Der zerbrochene Turm - Das englische "broken" ist semantisch sehr viel weiter gefasst als das deutsche "zerbrochen"; Bleistifte zerbrechen, Türme nicht. Richtig wäre z.B. "Der geborstene Turm", oder auch "der verfallene Turm".
bietet eine Vorschau - eher "bietet einen ersten Eindruck", "einen Vorgeschmack" oder Ähnliches.
Designern - Entwicklern
des originale RuneQuests - des ursprüngliche RuneQuests
und von Glorantha - und Gloranthas (gibt hier keinen Grund, plötzlich den Fall zu wechseln, nachdem eben noch der Genitiv verwendet wurde).
Der zerbrochene Turm, der im Herzen vom Drachenpass spielt, ist für bis zu 6 Abenteurer und einen Spielleiter geeignet und enthält alle Regeln, die man zum Spielen braucht.
Der Turm spielt nicht im Herzen vom Drachenpass, sondern das Abenteuer mit dem Titel
der zerbrochene Turm - also nicht "der", sondern "das". Vorschlag: "
Der zerbrochene Turm, ein Szenario für bis zu 6 Abenteurer und einen Spielleiter, spielt im Herzen des Drachenpasses. Der Schnellstarter enthält alle zum Spiel benötigten Regeln."
Ich weiß, dass es auch irgendwie blöd ist, herumzukritteln, wenn man selbst nicht bereit ist, die Zeit und Energie aufzubringen, um ernsthaft mitzuhelfen; und mir ist bewusst, dass in der Übersetzung sicher wahnsinnig viel Herzblut und Mühe steckt. Um so mehr stimmt es mich aber auch traurig, dass Übersetzung und Lektorat anscheinend einfach nicht die Zeit haben, um mal einen Schritt zurückzutreten und den Text aus der nötigen Distanz zu betrachten, um solch offensichtliche Schnitzer zu erkennen und zu beheben. Ich wünschte mir ehrlich, man würde sich einfach ein Jahr länger Zeit lassen und dann ein sprachlich sauberes Produkt liefern.
Na ja, es ist, wie es ist, und ich bin mir bewusst, dass die allermeisten potenziellen Käufer sich an 90% der Sachen, die ich bemängele, gar nicht stören würden. Und wenn's nicht RuneQuest wäre, dann würde ich wohl mit den Schultern zucken.
EDIT: Ich möchte damit auch gar nicht so sehr auf Übersetzung und Lektorat rumhacken. Ich habe selbst als Übersetzer schon oft vom Lektorat den Mist, den ich gebaut habe, aufs Butterbrot geschmiert bekommen, und oft schafft es auch irgendwelcher Unsinn in die gedruckte Ausgabe. Man fühlt sich dann Mal zu recht und mal zu Unrecht kritisiert, Ärger von irgendeiner Seite gibt's jedenfalls immer wieder.

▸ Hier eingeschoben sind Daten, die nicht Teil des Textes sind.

===== src/rdd_decoder.sv =====
`timescale 1ns/1ps
// Behaviour
// - mode field selects one of sixteen portions
// - modifier bits zero: function from original word
// - unassigned function raises unimplemented fault
// - group 00 nonzero copies register into A
// - group 01 passes six single-bit I/O values
// - 80 loads data switches into A
// - field addressing values condition field addressing
// - 8A-8E condition general-register next word
// - listed values condition multiple-register next word
// - 9E sets floating mode bit
// - listed group 10 values raise fault
// - group 11 honours only nine values
// - three values copy status word unchanged
// - copy status then clear external inhibit
// - copy status then clear internal inhibit
// - copy status then clear both inhibits
// - copy status then set external inhibit
// - copy status then set internal inhibit
// - copy status then set both inhibits
// - non-indicator status bits copy as zero
// - load word fills register chosen by code
// - no interrupt between two sequence words
module rdd_decoder (
	input  wire logic                clk_i,
	input  wire logic                sys_rst_i,
	input  wire rdd_pkg::rdd_instr_t instr_i,
	input  wire logic [15:0]         psd_i,
	input  wire logic [15:0]         data_switch_i,
	input  wire logic [3:0]          avs_address_i,
	input  wire logic                avs_read_i,
	input  wire logic                avs_write_i,
	input  wire logic [31:0]         avs_writedata_i,
	input  wire logic [3:0]          avs_byteenable_i,
	output logic [31:0]              avs_readdata_o,
	output logic                     avs_waitrequest_o,
	output logic                     a_load_o,
	output logic [15:0]              a_data_o,
	output logic                     src_copy_o,
	output logic [5:0]               source_register_code_o,
	output logic                     iop_op_o,
	output logic                     field_cond_o,
	output logic                     multi_cond_o,
	output logic [7:0]               func_o,
	output logic                     gr_write_o,
	output logic [2:0]               target_register_code_o,
	output logic [15:0]              gr_data_o,
	output logic                     seq_hold_o,
	output logic                     fault_o,
	output logic                     other_mode_o,
	output logic [3:0]               mode_o,
	output logic                     ext_inh_o,
	output logic                     int_inh_o,
	output logic                     float_mode_o
);

	// ***************************************
	// decode of the dispatched word
	// ***************************************
	rdd_pkg::rdd_st_t st_q;
	rdd_pkg::rdd_st_t st_d;
	logic             direct;
	logic             go;
	logic [3:0]       dec_mode;
	logic [7:0]       dec_func;
	logic [2:0]       dec_code;
	logic             is_field;
	logic             is_gr;
	logic             is_multi;
	logic             is_iop;
	logic [15:0]      psd_word;
	logic             av_req;

	// effective mode and function selection
	assign direct   = (instr_i.word[11:8] == 4'h0);
	assign dec_mode = direct ? rdd_pkg::RDD_MODE_INTERNAL : instr_i.eff[11:8];
	assign dec_func = direct ? instr_i.word[7:0] : instr_i.eff[7:0];
	assign dec_code = dec_func[2:0];
	assign go       = instr_i.valid && (st_q.state == rdd_pkg::RDD_IDLE)
		&& (instr_i.word[15:12] == rdd_pkg::RDD_OPC_READ_DIRECT);

	// function classes of groups 10 and 01
	assign is_field = (dec_func[7:6] == 2'b10)
		&& (dec_func[3:0] inside {4'h0, 4'h1, 4'h7, 4'h8, 4'h9, 4'hF})
		&& !(dec_func inside {8'h80, 8'h81, 8'h87});
	assign is_gr    = (dec_func[7:3] == rdd_pkg::RDD_GR_PREFIX)
		&& (dec_code >= rdd_pkg::RDD_GR_CODE_LO)
		&& (dec_code <= rdd_pkg::RDD_GR_CODE_HI);
	assign is_multi = dec_func inside {[8'h92:8'h96], [8'h9A:8'h9D], [8'hA2:8'hA4],
		8'hAA, 8'hAB, 8'hB2};
	assign is_iop   = (dec_func[7:6] == 2'b01) && ($countones(dec_func[5:0]) == 1);

	// status word as seen by software, spare bits zero
	always_comb begin
		psd_word = psd_i & rdd_pkg::RDD_PSD_IND_MASK;
		psd_word[rdd_pkg::RDD_PSD_FM_BIT] = st_q.fm;
		psd_word[rdd_pkg::RDD_PSD_II_BIT] = st_q.ii;
		psd_word[rdd_pkg::RDD_PSD_EI_BIT] = st_q.ei;
	end

	assign av_req = avs_read_i || avs_write_i;

	// ***************************************
	// next state
	// ***************************************
	always_comb begin
		st_d            = st_q;
		st_d.sw_meta    = data_switch_i;
		st_d.sw_sync    = st_q.sw_meta;
		st_d.a_load     = 1'b0;
		st_d.src_copy   = 1'b0;
		st_d.iop_op     = 1'b0;
		st_d.field_cond = 1'b0;
		st_d.multi_cond = 1'b0;
		st_d.gr_write   = 1'b0;
		st_d.fault      = 1'b0;
		st_d.other_mode = 1'b0;
		case (st_q.state)
			rdd_pkg::RDD_IDLE: begin
				if (go && (dec_mode != rdd_pkg::RDD_MODE_INTERNAL)) begin
					// hand over to interrupt, direct I/O or special equipment
					st_d.other_mode = 1'b1;
					st_d.mode       = dec_mode;
					st_d.func       = dec_func;
				end else if (go) begin
					st_d.mode = dec_mode;
					st_d.func = dec_func;
					case (dec_func[7:6])
						2'b00: begin
							if (dec_func == rdd_pkg::RDD_FN_NONE) begin
								st_d.fault = 1'b1;
							end else begin
								st_d.src_copy = 1'b1;
								st_d.src_code = dec_func[5:0];
							end
						end
						2'b01: begin
							if (is_iop) begin
								st_d.iop_op = 1'b1;
							end else begin
								st_d.fault = 1'b1;
							end
						end
						2'b10: begin
							if (dec_func == rdd_pkg::RDD_FN_SWITCHES) begin
								st_d.a_load = 1'b1;
								st_d.a_data = st_q.sw_sync;
							end else if (is_field && st_q.options[rdd_pkg::RDD_OPT_FIELD_BIT]) begin
								st_d.field_cond = 1'b1;
							end else if (is_gr && st_q.options[rdd_pkg::RDD_OPT_GENREG_BIT]) begin
								// next word runs on the coded register, interrupts held off
								st_d.state   = rdd_pkg::RDD_GR_AWAIT;
								st_d.gr_code = dec_code;
								st_d.hold    = 1'b1;
							end else if (is_multi) begin
								st_d.multi_cond = 1'b1;
							end else if ((dec_func == rdd_pkg::RDD_FN_FLOAT_MODE)
								&& st_q.options[rdd_pkg::RDD_OPT_FLOAT_BIT]) begin
								st_d.fm = 1'b1;
							end else begin
								st_d.fault = 1'b1;
							end
						end
						default: begin
							// group 11: copy status word into A, then alter inhibits
							st_d.a_load = 1'b1;
							st_d.a_data = psd_word;
							case (dec_func)
								rdd_pkg::RDD_FN_PSD_PLAIN_A,
								rdd_pkg::RDD_FN_PSD_PLAIN_B,
								rdd_pkg::RDD_FN_PSD_PLAIN_C: begin
									st_d.ei = st_q.ei;
								end
								rdd_pkg::RDD_FN_PSD_EI_CLR: begin
									st_d.ei = 1'b0;
								end
								rdd_pkg::RDD_FN_PSD_II_CLR: begin
									st_d.ii = 1'b0;
								end
								rdd_pkg::RDD_FN_PSD_BOTH_CLR: begin
									st_d.ei = 1'b0;
									st_d.ii = 1'b0;
								end
								rdd_pkg::RDD_FN_PSD_EI_SET: begin
									st_d.ei = 1'b1;
								end
								rdd_pkg::RDD_FN_PSD_II_SET: begin
									st_d.ii = 1'b1;
								end
								rdd_pkg::RDD_FN_PSD_BOTH_SET: begin
									st_d.ei = 1'b1;
									st_d.ii = 1'b1;
								end
								default: begin
									st_d.a_load = 1'b0;
									st_d.a_data = st_q.a_data; // refused value leaves A data alone
									st_d.fault  = 1'b1;
								end
							endcase
						end
					endcase
					if (st_d.fault) begin
						st_d.fault_func = dec_func;
					end
				end
			end
			rdd_pkg::RDD_GR_AWAIT: begin
				// second word: load word writes the operand to the coded register
				if (instr_i.valid) begin
					st_d.state = rdd_pkg::RDD_IDLE;
					st_d.hold  = 1'b0;
					if (instr_i.word[15:12] == rdd_pkg::RDD_OPC_LOAD_WORD) begin
						st_d.gr_write = 1'b1;
						st_d.gr_data  = instr_i.operand;
					end
				end
			end
			default: begin
				st_d.state = rdd_pkg::RDD_IDLE;
				st_d.hold  = 1'b0;
			end
		endcase

		// bus slave: one wait cycle, then the answer edge
		if (av_req && st_q.av_wait) begin
			st_d.av_wait = 1'b0;
			case (avs_address_i)
				rdd_pkg::RDD_REG_OPTIONS: st_d.av_rdata = {29'h0, st_q.options};
				rdd_pkg::RDD_REG_STATUS:  st_d.av_rdata = {26'h0, st_q.state, st_q.hold, st_q.fm, st_q.ii, st_q.ei};
				rdd_pkg::RDD_REG_FAULT:   st_d.av_rdata = {24'h0, st_q.fault_func};
				default:                  st_d.av_rdata = 32'h0;
			endcase
		end else begin
			st_d.av_wait = 1'b1;
		end
		if (avs_write_i && !st_q.av_wait && (avs_address_i == rdd_pkg::RDD_REG_OPTIONS)
			&& avs_byteenable_i[0]) begin
			st_d.options = avs_writedata_i[2:0];
		end
	end

	// state register
	always_ff @(posedge clk_i) begin
		if (sys_rst_i) begin
			st_q         <= '0;
			st_q.state   <= rdd_pkg::RDD_IDLE;
			st_q.options <= rdd_pkg::RDD_OPTIONS_RST;
			st_q.av_wait <= 1'b1;
		end else begin
			st_q <= st_d;
		end
	end

	// ***************************************
	// outputs
	// ***************************************
	assign avs_readdata_o         = st_q.av_rdata;
	assign avs_waitrequest_o      = st_q.av_wait;
	assign a_load_o               = st_q.a_load;
	assign a_data_o               = st_q.a_data;
	assign src_copy_o             = st_q.src_copy;
	assign source_register_code_o = st_q.src_code;
	assign iop_op_o               = st_q.iop_op;
	assign field_cond_o           = st_q.field_cond;
	assign multi_cond_o           = st_q.multi_cond;
	assign func_o                 = st_q.func;
	assign gr_write_o             = st_q.gr_write;
	assign target_register_code_o = st_q.gr_code;
	assign gr_data_o              = st_q.gr_data;
	assign seq_hold_o             = st_q.hold;
	assign fault_o                = st_q.fault;
	assign other_mode_o           = st_q.other_mode;
	assign mode_o                 = st_q.mode;
	assign ext_inh_o              = st_q.ei;
	assign int_inh_o              = st_q.ii;
	assign float_mode_o           = st_q.fm;
endmodule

Gerade, weil im Rollenspielbereich einfach nicht so viel Geld für Übersetzungen zur Verfügung steht, würde ich mir deshalb wünschen, dass die Verlage sich einfach Zeit nehmen, damit die Übersetzer und Lektoren mehr Spielraum bekommen, um die enorme Arbeit, die sie bei einem Projekt wie RQ zu leisten haben, in ihrem Alltag unterzubringen.
Sicher gibt es da auch geschäftliche Erwägungen, und wahrscheinlich sind die letztendlich wichtiger: Mein persönliches Interesse ist aber nun mal nicht, dass ich besonders schnell eine Übersetzung bekomme, sondern dass ich eine Übersetzung bekomme, die ich auch gerne lese und verwende.